Are you suffering From sleep deprivation ? Maintain a healthy dopamine level.
At a certain point in our lives, most of us could suffer from sleep deprivation. I’m not referring to our normal state of interrupted sleep, 5 hours each night, or anything else.
I’m referring to a whole night of sleep deprivation, which many people encounter in the army, with such a brand new (or not-so-new) kid, or, more cavalierly (I hope), at college.
We all seem to be aware of the dangers associated with sleep deprivation. We lack the capacity to pay attentively.
We are frequently either cold or heated. We’re unable to think clearly, we begin to behave strangely and, of course, we’re exhausted.
The Waklert 150 from pillspalace belongs to the class of eugeroics or wakefulness-promoting agents, primarily used to treat excessive sleepiness in obstructive sleep apnoea (OSA), narcolepsy, and shift work sleep disorder (SWD).
However, why do all these symptoms occur? What happens in the brain during sleep deprivation that accounts for this behaviour? To a degree, this could be a result of alterations in the D2 receptors.
Volkow et al., “Proof That Sleep Deprivation Reduces Dopamine D2R Expression in Human Ventral Striatum,” Journal of Neuroscience, 2012.
Numerous evidence indicates to the neurotransmitter dopamine is involved in wakefulness. Drugs that boost dopamine levels in the brain (such as cocaine, amphetamine, meth, and Ritalin) also increase sensations of wakefulness.
Increased dopamine activity in the brain caused by genetic alterations, such as the deletion of the dopamine transporter inside a mouse, results in a mouse sleeping less.
Daytime sleepiness is also a symptom of diseases defined by low dopamine levels, such as Parkinson’s.
However, a neurotransmitter can only be as effective as the receptor it binds to. Dopamine contains two distinct types of receptors, and the current belief is that the D2 type receptor is partially responsible for dopamine’s wakefulness-promoting actions.
Sleep is induced by antipsychotic medicines that inhibit D2 type receptors, and the previous study has demonstrated decreased D2 binding inside the brain of sleep-deprived patients.
However, the question is what is generating the declines in D2 levels observed in sleep-deprived individuals.
The scientists believed that this occurred as a result of enhanced dopamine release, which would result in decreased D2 receptors.
To test this idea, they took a group of human volunteers and either deprived them of sleep overnight (keeping them in a facility with a nurse pestering them to stay awake if they became tired), or kept them in the facility to have a decent night’s rest.

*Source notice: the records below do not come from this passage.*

## config.mk

```make
export PLATFORM = sky130hd
export DESIGN_NAME = edge_line_controller
export DESIGN_NICKNAME = d
export VERILOG_FILES = /design/src/hdl/edge_line_pkg.sv /design/src/hdl/edge_line_controller.sv
export VERILOG_INCLUDE_DIRS = /design/src /design/src/hdl
export SDC_FILE = /design/constraint.sdc
export NUM_CORES = 1
export LEC_CHECK = 0
export ABC_AREA = 1
export BUFFER_PORTS_ARGS = -buffer_cell sky130_fd_sc_hd__buf_2
export CAP_MARGIN = 20
export CORE_UTILIZATION = 52
export DETAILED_ROUTE_END_ITERATION = 8
export GPL_TIMING_DRIVEN = 0
export PLACE_DENSITY = 0.76
export SYNTH_ARGS = -nofsm -noshare
export SYNTH_HDL_FRONTEND = slang
export SYNTH_SLANG_ARGS = --single-unit
```

## constraint.sdc

```tcl
create_clock -name clk -period 8.2 [get_ports clk]
set_input_delay 1.23 -clock clk [delete_from_list [all_inputs] [get_ports clk]]
set_output_delay 1.23 -clock clk [all_outputs]
set_load 0.02 [all_outputs]
```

They looked just at D2 receptors in the middle of the brain in the morning, a part of the brain that is high in dopamine and associated with arousal and reward.
They accomplished this through the use of positron emission tomography (PET), which employs a radioactive tracer (C-raclopride) that binds to D2 type receptors, allowing for the quantification of their number.
They demonstrated that sleep-deprived individuals had significantly decreased D2 type receptor binding. However, what does this imply?
Does this suggest that when you’re fatigued, more dopamine is released, hence decreasing the number of D2 type receptors? Or do D2 type receptors decline due to some other factor?
To examine this, the study’s authors administered methylphenidate (Ritalin) to the individuals, which boosted dopamine levels.
They reasoned that if sleep loss resulted in increased dopamine release, methylphenidate should result in greater dopamine increases than in well-rested subjects.
Above are some lovely photos illustrating areas where methylphenidate induced more or smaller alterations in sleep-deprived vs. non-sleep-deprived patients…but generally, there’s no difference.
This suggests that the authors’ observed decrease in D2 type receptors is NOT attributable to increased DA production during sleep deprivation.
They validated this with rat research, which revealed that sleep-deprived animals did not exhibit increased dopamine levels but did exhibit similar D2 type receptor alterations.
Thus, what is occurring? Regrettably, the authors did not pursue that subject, despite their reference to a “distinct physiological mechanism.” They do hypothesise on the possibility of adenosine being involved.
Adenosine is a neurochemical that you are probably most familiar with from your morning cup of coffee. Caffeine promotes wakefulness by antagonistically acting on adenosine receptors, whereas adenosine induces sleepiness.
Not only that, it appears as though one of the places involved in this effect is indeed the striatum, the dopamine-rich region examined in this study.
Caffeine has been shown to enhance the number of D2 type receptors in this region. Thus, it appears as though the next step would be to examine how adenosine and dopamine interact following sleep deprivation (albeit, sadly, they did not do so here).
What does this imply? To be sure, the alterations in D2 type receptors may help explain a few of the other behavioural changes associated with sleep deprivation, such as increased risk-taking behaviour, impulsivity, and relapse to drug use.
All of these factors rise if people are sleep deprived. Thus, the changes seen in D2 type receptors may help us understand how well these behavioural changes happen.
However, while we observe alterations in receptors, we do not know why, as well as the proposed mechanism remains untested.